[WHAT YOU WILL DO]:
Your answer must consist of exactly the lines below, starting with the line with "61.9 mm (+3.0\%) \\" and going on through the line with "ovfl & 31 \\", and nothing else.

(Saved entries)
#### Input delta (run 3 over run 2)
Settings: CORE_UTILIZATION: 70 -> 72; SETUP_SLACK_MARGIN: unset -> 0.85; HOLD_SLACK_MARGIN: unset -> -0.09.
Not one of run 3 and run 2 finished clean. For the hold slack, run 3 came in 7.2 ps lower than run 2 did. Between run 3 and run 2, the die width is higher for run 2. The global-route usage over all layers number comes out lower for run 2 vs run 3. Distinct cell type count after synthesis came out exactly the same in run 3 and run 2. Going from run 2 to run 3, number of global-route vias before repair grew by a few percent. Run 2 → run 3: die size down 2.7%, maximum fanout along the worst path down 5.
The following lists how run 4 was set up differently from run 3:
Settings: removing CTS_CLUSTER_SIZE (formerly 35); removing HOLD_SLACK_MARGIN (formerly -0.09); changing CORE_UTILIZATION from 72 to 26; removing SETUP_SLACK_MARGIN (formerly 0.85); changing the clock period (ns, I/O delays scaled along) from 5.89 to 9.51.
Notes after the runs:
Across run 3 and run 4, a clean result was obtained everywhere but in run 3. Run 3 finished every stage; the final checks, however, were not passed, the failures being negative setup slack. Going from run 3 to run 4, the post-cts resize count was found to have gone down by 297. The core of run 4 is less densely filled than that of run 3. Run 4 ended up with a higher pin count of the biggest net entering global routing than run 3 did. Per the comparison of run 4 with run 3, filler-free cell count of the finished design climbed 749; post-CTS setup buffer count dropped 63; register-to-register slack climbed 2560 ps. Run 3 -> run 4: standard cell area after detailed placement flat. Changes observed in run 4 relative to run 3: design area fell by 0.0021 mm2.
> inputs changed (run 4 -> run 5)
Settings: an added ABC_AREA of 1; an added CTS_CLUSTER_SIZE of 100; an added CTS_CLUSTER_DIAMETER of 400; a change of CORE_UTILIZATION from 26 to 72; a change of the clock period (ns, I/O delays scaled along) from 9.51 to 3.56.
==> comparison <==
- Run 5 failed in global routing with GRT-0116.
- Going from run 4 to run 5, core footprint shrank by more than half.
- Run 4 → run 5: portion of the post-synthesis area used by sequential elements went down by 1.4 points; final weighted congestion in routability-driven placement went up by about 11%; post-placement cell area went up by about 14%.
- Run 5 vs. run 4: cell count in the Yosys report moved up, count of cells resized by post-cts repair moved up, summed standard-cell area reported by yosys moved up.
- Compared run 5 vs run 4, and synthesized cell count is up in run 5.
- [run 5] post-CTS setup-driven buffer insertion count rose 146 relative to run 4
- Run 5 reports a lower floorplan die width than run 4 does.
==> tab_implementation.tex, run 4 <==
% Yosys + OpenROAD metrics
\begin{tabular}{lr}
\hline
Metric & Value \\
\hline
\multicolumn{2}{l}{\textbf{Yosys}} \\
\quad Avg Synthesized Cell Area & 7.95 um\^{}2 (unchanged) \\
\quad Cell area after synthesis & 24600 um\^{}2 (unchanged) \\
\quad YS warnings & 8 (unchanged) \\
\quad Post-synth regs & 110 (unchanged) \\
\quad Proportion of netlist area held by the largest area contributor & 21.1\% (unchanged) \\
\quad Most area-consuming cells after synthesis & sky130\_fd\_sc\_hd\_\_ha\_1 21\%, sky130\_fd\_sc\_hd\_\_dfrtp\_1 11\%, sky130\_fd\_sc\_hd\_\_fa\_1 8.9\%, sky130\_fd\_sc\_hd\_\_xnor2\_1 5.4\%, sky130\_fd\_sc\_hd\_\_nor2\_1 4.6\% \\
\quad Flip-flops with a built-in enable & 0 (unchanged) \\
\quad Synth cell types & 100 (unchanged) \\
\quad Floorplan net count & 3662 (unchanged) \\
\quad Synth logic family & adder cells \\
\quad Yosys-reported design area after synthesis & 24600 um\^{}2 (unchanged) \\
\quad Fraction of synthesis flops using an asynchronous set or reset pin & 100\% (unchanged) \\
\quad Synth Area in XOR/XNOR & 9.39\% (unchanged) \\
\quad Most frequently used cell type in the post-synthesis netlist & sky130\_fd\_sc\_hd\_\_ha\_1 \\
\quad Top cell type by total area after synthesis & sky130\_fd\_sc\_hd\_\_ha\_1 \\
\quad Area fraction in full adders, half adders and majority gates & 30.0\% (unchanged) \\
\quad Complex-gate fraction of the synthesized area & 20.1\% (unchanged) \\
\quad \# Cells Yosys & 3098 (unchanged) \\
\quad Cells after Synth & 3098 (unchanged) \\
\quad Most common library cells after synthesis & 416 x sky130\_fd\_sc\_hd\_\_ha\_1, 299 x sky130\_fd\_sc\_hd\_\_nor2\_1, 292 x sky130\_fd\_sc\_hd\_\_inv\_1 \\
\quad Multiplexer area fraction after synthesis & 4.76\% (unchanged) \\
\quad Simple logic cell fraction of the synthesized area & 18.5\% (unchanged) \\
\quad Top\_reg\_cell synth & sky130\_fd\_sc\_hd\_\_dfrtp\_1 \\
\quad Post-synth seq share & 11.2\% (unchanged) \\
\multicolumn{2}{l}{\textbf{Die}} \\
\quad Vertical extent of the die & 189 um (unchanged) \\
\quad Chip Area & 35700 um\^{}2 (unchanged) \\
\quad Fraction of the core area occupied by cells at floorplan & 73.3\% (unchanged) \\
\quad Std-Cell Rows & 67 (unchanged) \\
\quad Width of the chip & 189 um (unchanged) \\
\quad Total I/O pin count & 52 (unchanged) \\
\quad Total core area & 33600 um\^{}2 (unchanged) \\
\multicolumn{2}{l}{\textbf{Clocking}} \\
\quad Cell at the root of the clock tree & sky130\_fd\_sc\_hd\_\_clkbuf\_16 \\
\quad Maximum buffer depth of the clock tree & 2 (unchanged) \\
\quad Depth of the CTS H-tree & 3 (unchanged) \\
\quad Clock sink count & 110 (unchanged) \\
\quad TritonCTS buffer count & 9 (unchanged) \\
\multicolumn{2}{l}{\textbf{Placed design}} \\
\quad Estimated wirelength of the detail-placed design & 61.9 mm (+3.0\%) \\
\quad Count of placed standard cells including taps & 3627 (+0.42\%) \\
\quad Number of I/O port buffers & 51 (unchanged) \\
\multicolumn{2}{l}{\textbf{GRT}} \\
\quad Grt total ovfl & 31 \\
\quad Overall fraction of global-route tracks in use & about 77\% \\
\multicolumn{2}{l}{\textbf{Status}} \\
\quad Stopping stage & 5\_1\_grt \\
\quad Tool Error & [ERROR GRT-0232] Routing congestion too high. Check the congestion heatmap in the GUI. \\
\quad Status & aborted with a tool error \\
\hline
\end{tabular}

[YOUR SOLUTION]:
\quad Estimated wirelength of the detail-placed design & 61.9 mm (+3.0\%) \\
\quad Count of placed standard cells including taps & 3627 (+0.42\%) \\
\quad Number of I/O port buffers & 51 (unchanged) \\
\multicolumn{2}{l}{\textbf{GRT}} \\
\quad Grt total ovfl & 31 \\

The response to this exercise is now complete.